Exercise description » Below are entries; tally how many lines hold the string "when" and answer with only that figure.

-- Data under study follows --

## config.mk

```make
export PLATFORM = sky130hd
export DESIGN_NAME = npc_pc_unit
export DESIGN_NICKNAME = d
export VERILOG_FILES = /design/src/rtl/npc_pc_unit_pkg.sv /design/src/rtl/npc_pc_unit_sat_counter.sv /design/src/rtl/npc_pc_unit.sv
export SDC_FILE = /design/constraint.sdc
export NUM_CORES = 1
export LEC_CHECK = 0
export CAP_MARGIN = 15
export CORE_ASPECT_RATIO = 1.2
export CORE_UTILIZATION = 45
export DETAILED_ROUTE_END_ITERATION = 8
export PLACE_DENSITY = 0.73
export RECOVER_POWER = 100
export SLEW_MARGIN = 20
export SYNTH_ARGS = -nofsm -noshare
export SYNTH_HDL_FRONTEND = slang
export SYNTH_SLANG_ARGS = --single-unit
```

## constraint.sdc

```tcl
create_clock -name clk -period 4 [get_ports clk]
set_input_delay 0.4 -clock clk [delete_from_list [all_inputs] [get_ports clk]]
set_output_delay 0.4 -clock clk [all_outputs]
set_load 0.1 [all_outputs]
```

## src/rtl/npc_pc_unit_pkg.sv

```systemverilog
// Shared definitions for the fetch-side next-PC unit: the npc_op encodings
// used by the D-stage controller, the default fetch PC after reset, and small
// helpers that build branch and jump targets.
package npc_pc_unit_pkg;

    typedef enum logic [1:0] {
        NPC_SEQ = 2'd0,
        NPC_BR  = 2'd1,
        NPC_J   = 2'd2,
        NPC_JR  = 2'd3
    } npc_op_e;

    localparam logic [31:0] PC_RESET_DEFAULT = 32'h0000_3000;

    // Branch target relative to the delay slot: pc_d + 4 + (sext(imm16) << 2).
    // The sum wraps modulo 2^32.
    function automatic logic [31:0] branch_target(input logic [31:0] pc_d,
                                                  input logic [15:0] imm16);
        logic [31:0] offset;
        offset = {{14{imm16[15]}}, imm16, 2'b00};
        return pc_d + 32'd4 + offset;
    endfunction

    // j/jal target: the 256 MB region comes from the D-stage PC, not from pc_f.
    function automatic logic [31:0] jump_target(input logic [31:0] pc_d,
                                                input logic [25:0] index26);
        return {pc_d[31:28], index26, 2'b00};
    endfunction

endpackage

```

## src/rtl/npc_pc_unit_sat_counter.sv

```systemverilog
// Saturating up-counter: increments on en, sticks at all-ones instead of
// wrapping, and clears on a synchronous reset.
module sat_counter #(
    parameter int WIDTH = 32
) (
    input  logic             clk,
    input  logic             reset,
    input  logic             en,
    output logic [WIDTH-1:0] count
);

    logic at_max;

    assign at_max = &count;

    // Count enabled events until the counter reaches all-ones, then hold.
    always_ff @(posedge clk) begin
        if (reset) begin
            count <= '0;
        end else if (en && !at_max) begin
            count <= count + 1'b1;
        end
    end

endmodule

```

## src/rtl/npc_pc_unit.sv

```systemverilog
// Fetch program counter with next-PC selection.
// The D-stage decision (sequential, conditional branch, j/jal, jr) picks the
// next fetch address. The instruction already in F when the branch sits in D
// is the delay slot and is never squashed, so a redirect simply becomes the
// fetch after it. Stalls freeze the PC, the branch statistics and the sticky
// jr alignment flag; the D inputs are re-evaluated each cycle, so nothing is
// latched while stalled.
module npc_pc_unit
    import npc_pc_unit_pkg::*;
#(
    parameter logic [31:0] PC_RESET = PC_RESET_DEFAULT,
    parameter int          CNT_W    = 32
) (
    input  logic             clk,
    input  logic             reset,
    input  logic             stall,
    input  logic [1:0]       npc_op,
    input  logic             br_true,
    input  logic [31:0]      pc_d,
    input  logic [15:0]      imm16,
    input  logic [25:0]      index26,
    input  logic [31:0]      jr_target,
    output logic [31:0]      pc_f,
    output logic [31:0]      pc8_d,
    output logic             redirect,
    output logic             jr_misalign,
    output logic [CNT_W-1:0] br_total,
    output logic [CNT_W-1:0] br_taken
);

    npc_op_e     op;
    logic [31:0] pc_seq;
    logic [31:0] npc;
    logic        advance;
    logic        br_resolve;
    logic        br_take;
    logic        jr_bad;

    assign op      = npc_op_e'(npc_op);
    assign pc_seq  = pc_f + 32'd4;
    assign pc8_d   = pc_d + 32'd8;
    assign advance = !stall;

    // Next-PC mux and redirect flag; br_true only matters for a branch.
    always_comb begin
        npc      = pc_seq;
        redirect = 1'b0;
        case (op)
            NPC_SEQ: begin
                npc      = pc_seq;
                redirect = 1'b0;
            end
            NPC_BR: begin
                if (br_true) begin
                    npc      = branch_target(pc_d, imm16);
                    redirect = 1'b1;
                end else begin
                    npc      = pc_seq;
                    redirect = 1'b0;
                end
            end
            NPC_J: begin
                npc      = jump_target(pc_d, index26);
                redirect = 1'b1;
            end
            NPC_JR: begin
                npc      = {jr_target[31:2], 2'b00};
                redirect = 1'b1;
            end
            default: begin
                npc      = pc_seq;
                redirect = 1'b0;
            end
        endcase
    end

    // Fetch PC register: reset wins over stall and redirect.
    always_ff @(posedge clk) begin
        if (reset) begin
            pc_f <= PC_RESET;
        end else if (advance) begin
            pc_f <= npc;
        end
    end

    assign jr_bad = (op == NPC_JR) && (jr_target[1:0] != 2'b00);

    // Sticky misaligned-jr flag; only reset clears it.
    always_ff @(posedge clk) begin
        if (reset) begin
            jr_misalign <= 1'b0;
        end else if (advance && jr_bad) begin
            jr_misalign <= 1'b1;
        end
    end

    // A branch counts as resolved only on the edge that actually consumes it,
    // so a stalled branch is counted once, on release. Both counters saturate
    // independently; taken saturates no earlier than total, so taken <= total.
    assign br_resolve = advance && (op == NPC_BR);
    assign br_take    = br_resolve && br_true;

    sat_counter #(
        .WIDTH (CNT_W)
    ) u_br_total (
        .clk   (clk),
        .reset (reset),
        .en    (br_resolve),
        .count (br_total)
    );

    sat_counter #(
        .WIDTH (CNT_W)
    ) u_br_taken (
        .clk   (clk),
        .reset (reset),
        .en    (br_take),
        .count (br_taken)
    );

endmodule
```

==> summary.md <==
| Metric | Value |
|---|---|
| Clock skew | 8.54 ps |
| Critical path's top delay family | buffers and inverters |
| CTS root buf | clkbuf_16 |
| Arr. time, crit path | 3980 ps |
| Crit-path max FO | 20 |
| Initial antenna violation count | 1 |
| Die X | 124 um |
| Worst rel slew slack | 22.0% |
| IO buf count | 241 |
| Startpoint types | input pin |
| Cts repair resizes | 0 |
| # rows | 53 |
| Tot GR Track Use | 27.2% |
| CP max-delay cell | clkbuf_1 |
| Synth Register Bits | 97 |
| Synth top area share | 24.2% |
| Net Switching | 1.21 mW |
| Synth top area cells | dfxtp_1 24%, ha_1 9.5%, xnor2_1 8.0%, nor2_1 5.6%, nand2_1 5.3% |
| Status | complete, no violations |
| Max Freq | 271 MHz |
| Routed wire length | 25100 um |
| Ys async rst share | 0% |
| Comb pwr share | 38.1% |
| Total number of vias | 8591 |
| Wire per inst | 16.7 um |
| WS Path Type | input pin to flip-flop |
| Number of flops mapped to enable cells by yosys | 0 |
| Synth Cell Area | 8020 um2 |
| Setup-failing EPs final | 0 |
| Layout Utilization | 61.3% |
| Global Route met2 Usage | 45.9% |
| Placed Cells | 1484 |
| Routed Antenna Nets | 0 |
| Initial DRT Pass Iterations | 6 |
| Net Sw Frac | 40.0% |
| Yosys cell types | 74 |
| Clk_lat worst skew | 350 ps |
| Post-synth top cells | 120 x nor2_1, 113 x nand2_1, 97 x dfxtp_1 |
| Share of layout cells above drive strength 1 | 4.53% |
| Clk pin slew, worst setup/hold paths | 70 ps |
| Setup Fix Bufs, Post-CTS | 0 |
| Hold Fails Final Rpt | 0 |
| Vias in the first global route | 8046 |
| I/O pins | 242 |
| FILL cells | 1700 |
| Ant. Diodes | 0 |
| CP Capture Type | flip-flop |
| PD cells | 282 nW/um2 |
| Clk network pwr share | 27.7% |
| First-pass GRT wire length | 39700 um |
| Post-Syn Nets | 1222 |
| Slew Limit Fails | 0 |
| Nets@finish | 1449 |
| Buffer depth of the longest clock path | 2 |
| Initial drt markers | 596 |
| Primary FF master, synth | dfxtp_1 |
| Final cell count without fillers | 1499 |
| Min-Delay Path Class | flip-flop to flip-flop |
| Busiest grt layer | met2 |
| CTS tree | built |
| Core area | 17500 um2 |
| Starting density of the core | 45.8% |
| Most frequent cell after synthesis | nor2_1 |
| Die area | 18400 um2 |
| Area growth, synth to finish | 33.9% |
| GR Layer Usage met3 | 5.10% |
| Tcrit/Tclk final | 92.1% |
| Syn_area_per_cell | 7.65 um2 |
| Crit-path cells | dlygate4sd3_1 -> buf_4 -> clkbuf_1 -> clkinv_1 -> nor2_1 -> nand2_1 -> nand3_1 -> o21ai_0 -> a311o_1 -> nand3b_1 |
| Cell taking the most area after synthesis | dfxtp_1 |
| CP required | 4290 ps |
| Detailed-route DRC error count | 0 |
| Final TNS setup | 0 ps |
| Post-synthesis cell count | 1048 |
| H-tree Lvls | 3 |
| Min Clock Period, post-route | 3690 ps |
| Largest net degree at the start of global routing | 83 |
| Leakage power | 4.34 nW |
| Worst-Margin Slew | 1170 ps |
| Post-CTS Hold Fix Bufs | 0 |
| Sequential share of power | 34.3% |
| VDD IR max | 0.000175 V |
| Die height | 148 um |
| Max-cap violation count | 0 |
| Worst path max stage delay | 850 ps |
| Total gr overflow | 0 |
| DP HPWL | 19500 um |
| GP Congestion | 0.891 |
| TritonCTS buffer count | 9 |
| RSZ-0062 raised after global routing | no |
| # clock sinks | 97 |
| Met1 Track Usage GR | 34.2% |
| Synth warnings | 0 |
| Sequential share of the synthesized area | 24.2% |
| Buf+Inv Stages, Crit Path | 4 |
| Vias/cell | 5.73 |
| Pint | 1.82 mW |
## cells in the final DEF (no fill, tap or decap), drive strengths merged, types with 10 or more instances in the layout
| cell type | netlist | layout |
|---|---|---|
| inv | 36 | 40 |
| ha | 61 | 61 |
| o21ai | 57 | 57 |
| nand2 | 113 | 113 |
| nor3 | 21 | 21 |
| xnor2 | 73 | 73 |
| a211oi | 17 | 17 |
| clkbuf | 27 | 43 |
| and3 | 26 | 26 |
| dlygate4sd3 | 0 | 103 |
| clkdlybuf4s50 | 0 | 108 |
| nor2 | 120 | 120 |
| nand4 | 21 | 21 |
| buf | 15 | 12 |
| a21o | 13 | 13 |
| or3 | 17 | 17 |
| dfxtp | 97 | 97 |
| o211ai | 10 | 10 |
| nand3 | 57 | 57 |
| and4 | 12 | 12 |
| xor2 | 45 | 45 |
| a21oi | 71 | 71 |
## power groups by stage
stage | clock, mW | combinational [mW] | sequential, mW
after global routing | 0.886 | 1.23 | 1.04
after CTS | 0.850 | 1.19 | 1.04
after floorplan | 0 | 0.622 | 1.24
after detailed placement | 0 | 1.19 | 1.06
after global placement | 0 | 1.18 | 1.06
final | 0.838 | 1.15 | 1.04
## path summary, 6_finish.rpt
kind / start / endpoint / slack, ps / cells past startpoint
min: jr_misalign / jr_misalign / 470 / 2
max: npc_op[0] / pc_f[31] / 310 / 10
max reg2reg: u_br_total.count[15] / u_br_total.count[27] / 760 / 9
min reg2reg: jr_misalign / jr_misalign / 470 / 2
## tightest hold or removal path: cells and delay by family (launching register included)
family,cells,cell delay (ps)
and+or+nand+nor,1,70
DFF,1,330
AOI/OAI and AO/OA,1,40
## layer usage
metal / routed length (um) / vias up
li1: - / 4241
met4: 594 / 2
met3: 1900 / 40
met2: 12000 / 355
met1: 10600 / 3953
met5: 13 / -
## logic make-up (layout without fill, tap and decap cells)
group / Yosys count / in the layout / synth area share (%)
DFF: 97 / 97 / 24.2
adders and majority gates: 62 / 62 / 9.77
AOI/OAI and AO/OA: 248 / 248 / 20.2
and+or+nand+nor: 425 / 425 / 25.5
xor gates and xnor gates: 118 / 118 / 12.9
buffers and inverters: 79 / 310 / 3.90
muxes: 19 / 19 / 3.53
## flip-flops by register name, summed over array words and instances (netlist names)
name / cells
u_br_taken.count: 32
pc_f: 32
u_br_total.count: 32
jr_misalign: 1
## layout make-up
type	count	area [um2]	area share [%]
Multi-Input combinational cell	872	5740	53.5
Timing Repair Buffer	258	2350	21.9
Sequential cell	97	1940	18.1
Tap cell	220	275	2.57
Clock buffer	9	225	2.10
Inverter	37	139	1.29
Clock inverter	6	51.3	0.478
## metrics by stage
stage          area, um2  hold slack [ps]  setup slack [ps]  power, mW
2_1_floorplan       8020              568               361       1.86
3_3_place_gp       10700              447               235       2.24
3_5_place_dp       10700              457               174       2.25
4_1_cts            11000              473               504       3.08
5_1_grt            10700              485               142       3.16
6_report           10700              471               315       3.03
No activity file was read; power rests on OpenSTA's default activity.
<file path="src/rtl/uart_tx.sv">
// ============================================================================
// Module   : uart_tx
// Function : UART transmitter, 6/7/8-bit character, LSB first, one stop bit,
//            parity state inserted when UART_TX_PARITY_EN is defined.
// Revision : 1.0 - initial release
// ============================================================================
`default_nettype none
`timescale 1ns/1ps

module uart_tx #(
   parameter int TICKS_PER_BIT = 16,
   parameter int PARITY_ODD    = 0
) (
   input  logic       Clk,
   input  logic       Rst_n,
   input  logic       TxEn,
   input  logic       TxStart,
   input  logic [7:0] TxData,
   input  logic [3:0] NBits,
   input  logic       Tick,
   output logic       Tx,
   output logic       TxBusy,
   output logic       TxDone
);

   localparam int c_CW = (TICKS_PER_BIT > 1) ? $clog2(TICKS_PER_BIT) : 1;
   localparam logic [c_CW-1:0] c_TICK_LAST = c_CW'(TICKS_PER_BIT - 1);

   typedef enum logic [2:0] {
      S_IDLE   = 3'd0,
      S_START  = 3'd1,
      S_DATA   = 3'd2,
      S_PARITY = 3'd3,
      S_STOP   = 3'd4
   } state_t;

   state_t            r_state,    w_state;
   logic [c_CW-1:0]   r_tick_cnt, w_tick_cnt;
   logic [2:0]        r_bit_idx,  w_bit_idx;
   logic [2:0]        r_last_idx, w_last_idx;
   logic [7:0]        r_data,     w_data;
   logic              r_tx,       w_tx;
   logic              r_busy,     w_busy;
   logic              r_done,     w_done;
   logic              w_bit_end;
   logic [2:0]        w_nbits_last;

   // Unsupported lengths fall back to 8 bits.
   assign w_nbits_last = (NBits == 4'd6) ? 3'd5 :
                         (NBits == 4'd7) ? 3'd6 : 3'd7;

   assign w_bit_end = Tick && (r_tick_cnt == c_TICK_LAST);

`ifdef UART_TX_PARITY_EN
   localparam logic c_ODD = (PARITY_ODD != 0);
   logic [7:0] w_mask;
   logic       w_parity;
   assign w_mask   = 8'hFF >> (3'd7 - r_last_idx);
   assign w_parity = (^(r_data & w_mask)) ^ c_ODD;
`else
   logic w_unused_parity_odd;
   assign w_unused_parity_odd = (PARITY_ODD != 0);
`endif

   always_comb begin
      w_state    = r_state;
      w_tick_cnt = r_tick_cnt;
      w_bit_idx  = r_bit_idx;
      w_last_idx = r_last_idx;
      w_data     = r_data;
      w_tx       = r_tx;
      w_busy     = r_busy;
      w_done     = 1'b0;

      case (r_state)
         S_IDLE: begin
            w_tx   = 1'b1;
            w_busy = 1'b0;
            if (TxEn && TxStart) begin
               w_data     = TxData;
               w_last_idx = w_nbits_last;
               w_state    = S_START;
               w_tx       = 1'b0;
               w_busy     = 1'b1;
               w_tick_cnt = '0;
               w_bit_idx  = 3'd0;
            end
         end
         default: begin
            if (Tick) begin
               w_tick_cnt = r_tick_cnt + c_CW'(1);
            end
            if (w_bit_end) begin
               w_tick_cnt = '0;
               case (r_state)
                  S_START: begin
                     w_state = S_DATA;
                     w_tx    = r_data[0];
                  end
                  S_DATA: begin
                     if (r_bit_idx == r_last_idx) begin
`ifdef UART_TX_PARITY_EN
                        w_state = S_PARITY;
                        w_tx    = w_parity;
`else
                        w_state = S_STOP;
                        w_tx    = 1'b1;
`endif
                     end else begin
                        w_bit_idx = r_bit_idx + 3'd1;
                        w_tx      = r_data[w_bit_idx];
                     end
                  end
`ifdef UART_TX_PARITY_EN
                  S_PARITY: begin
                     w_state = S_STOP;
                     w_tx    = 1'b1;
                  end
`endif
                  S_STOP: begin
                     w_state = S_IDLE;
                     w_tx    = 1'b1;
                     w_busy  = 1'b0;
                     w_done  = 1'b1;
                  end
                  default: begin
                     w_state = S_IDLE;
                     w_tx    = 1'b1;
                     w_busy  = 1'b0;
                  end
               endcase
            end
         end
      endcase
   end

   always_ff @(posedge Clk or negedge Rst_n) begin
      if (!Rst_n) begin
         r_state    <= S_IDLE;
         r_tick_cnt <= '0;
         r_bit_idx  <= 3'd0;
         r_last_idx <= 3'd0;
         r_data     <= 8'd0;
         r_tx       <= 1'b1;
         r_busy     <= 1'b0;
         r_done     <= 1'b0;
      end else begin
         r_state    <= w_state;
         r_tick_cnt <= w_tick_cnt;
         r_bit_idx  <= w_bit_idx;
         r_last_idx <= w_last_idx;
         r_data     <= w_data;
         r_tx       <= w_tx;
         r_busy     <= w_busy;
         r_done     <= w_done;
      end
   end

   assign Tx     = r_tx;
   assign TxBusy = r_busy;
   assign TxDone = r_done;

endmodule

`default_nettype wire
</file>
<file path="config.mk">
export PLATFORM = sky130hd
export DESIGN_NAME = uart_tx
export DESIGN_NICKNAME = d
export VERILOG_FILES = /design/src/rtl/uart_tx.sv
export SDC_FILE = /design/constraint.sdc
export NUM_CORES = 1
export LEC_CHECK = 0
export ABC_AREA = 1
export BUFFER_PORTS_ARGS = -buffer_cell sky130_fd_sc_hd__buf_2
export CAP_MARGIN = 15
export CORE_MARGIN = 2
export CORE_UTILIZATION = 50
export CTS_BUF_LIST = sky130_fd_sc_hd__clkbuf_4
export DETAILED_ROUTE_END_ITERATION = 7
export PLACE_DENSITY = 0.82
export REMOVE_ABC_BUFFERS = 1
export SETUP_SLACK_MARGIN = 0.1
export SYNTH_ARGS = -nofsm -noshare
export SYNTH_HDL_FRONTEND = slang
export SYNTH_SLANG_ARGS = --single-unit
</file>
<file path="constraint.sdc">
create_clock -name Clk -period 4.5 [get_ports Clk]
set_clock_uncertainty 0.15 [all_clocks]
set_input_delay 0.225 -clock Clk [delete_from_list [all_inputs] [get_ports Clk]]
set_output_delay 0.225 -clock Clk [all_outputs]
set_load 0.005 [all_outputs]
</file>
### Word-level counts from Yosys, hierarchy flattened

Index checks and enable logic that the tools add are counted.

* output and inout port bits: 3
* word-level logic and storage cells: 64
* input bits: 17
* register bits after elaboration: 24

* mux-type cells: 30
* $lt $le $gt $ge: 1
* reduce and logical (&&, ||, !) cells: 12
* add/sub/neg operators: 2
* eq/ne operators: 11

Operators by type and width (number)
* $mux W3: 9
* $mux W4: 4
* $mux W1: 13
* $eq A4 B3 Y1 const B: 2
* $pmux W3 S2: 1
* $reduce_and A2 Y1: 3
* $add A4 B1 Y4 const B: 1
* $eq A4 B4 Y1 const B: 1
* $lt A3 B4 Y1 const B: 1
* $ne A2 B1 Y1 const B: 2
* $reduce_and A4 Y1: 1
* $reduce_bool A2 Y1: 2
* $add A3 B1 Y3 const B: 1
* $bmux W1 S3: 1
* $eq A3 B1 Y1 const B: 1
* $eq A3 B2 Y1 const B: 1
* $eq A3 B3 Y1: 1
* $eq A3 B3 Y1 const B: 1
* $logic_not A3 Y1: 1
* $ne A3 B2 Y1 const B: 1
* $reduce_and A3 Y1: 1
* $reduce_bool A3 Y1: 1
* $logic_and A1 B1 Y1: 2
* $mux W2: 1
* other kinds (3): 3

### Depth between registers and ports, before layout

Gate-level depths: netlist (run 1).

* depth after elaboration: 7
* depth in mapped cells: 11
* mapped depth without buffers: 11

### Least setup slack after synthesis (run 1)

No wires, ideal clock.

* path type: reg2reg
* from: register r_bit_idx[0]
* to: register r_tx, in the netlist Tx
* setup slack: 3056 ps
* clock period less this slack: 1444 ps
* buffers on the path: 0
* data arrival time: 1219 ps
* library setup time: 75 ps
* cell stages (with the launch flop): 10
* required time: 4275 ps
* path through: dfrtp_1 ha_1 inv_1 nand3_1 nand3_1 nand3_1 nand2_1 nand2_1 nand2_1 nand2_1

* longest elaborated chain between the ends: 7
* elaborated cells between the ends (all ways): 8
* classes of those cells: add/sub (1); eq/ne (1); mux (6)

Ends and longest elaborated chain
* start, declared: line 39 `logic [2:0] r_bit_idx, w_bit_idx;`
* start signal, assigned: line 150 `r_bit_idx <= w_bit_idx;`
* $add A3 B1 Y3: line 110 `w_bit_idx = r_bit_idx + 3'd1;`
* $bmux W1 S3: line 111 `w_tx = r_data[w_bit_idx];`
* $mux W1 (not written as such): line 111
* $mux W1 (*): line 101 `if (r_bit_idx == r_last_idx) begin`
* $pmux W1 S2 (*): line 95 `case (r_state)`
* $mux W1 (*): line 93 `if (w_bit_end) begin`
* $mux W1 (*): line 75 `case (r_state)`
* end signal, assigned: line 153 `r_tx <= w_tx;`
* end, declared: line 42 `logic r_tx, w_tx;`

Mark *: on every way between the ends. The rest lies on a longest branch, timed or not. The select of a mux whose other input is x is not followed.
A chain may end at the register's enable or synchronous reset.

### Final worst setup path (run 1)

* from: register r_state[2]
* to: register r_last_idx[0]

* longest elaborated chain between the ends: 2

Ends and longest elaborated chain
* start, declared: line 37 `state_t r_state, w_state;`
* start signal, assigned: line 148 `r_state <= w_state;`
* $logic_not A3 Y1: line 75
* $reduce_and A2 Y1 (no line)
* end signal, assigned: line 151 `r_last_idx <= w_last_idx;`
* end, declared: line 40 `logic [2:0] r_last_idx, w_last_idx;`

Every way passes these cells.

-- Data under study concluded --

Response to this exercise » 2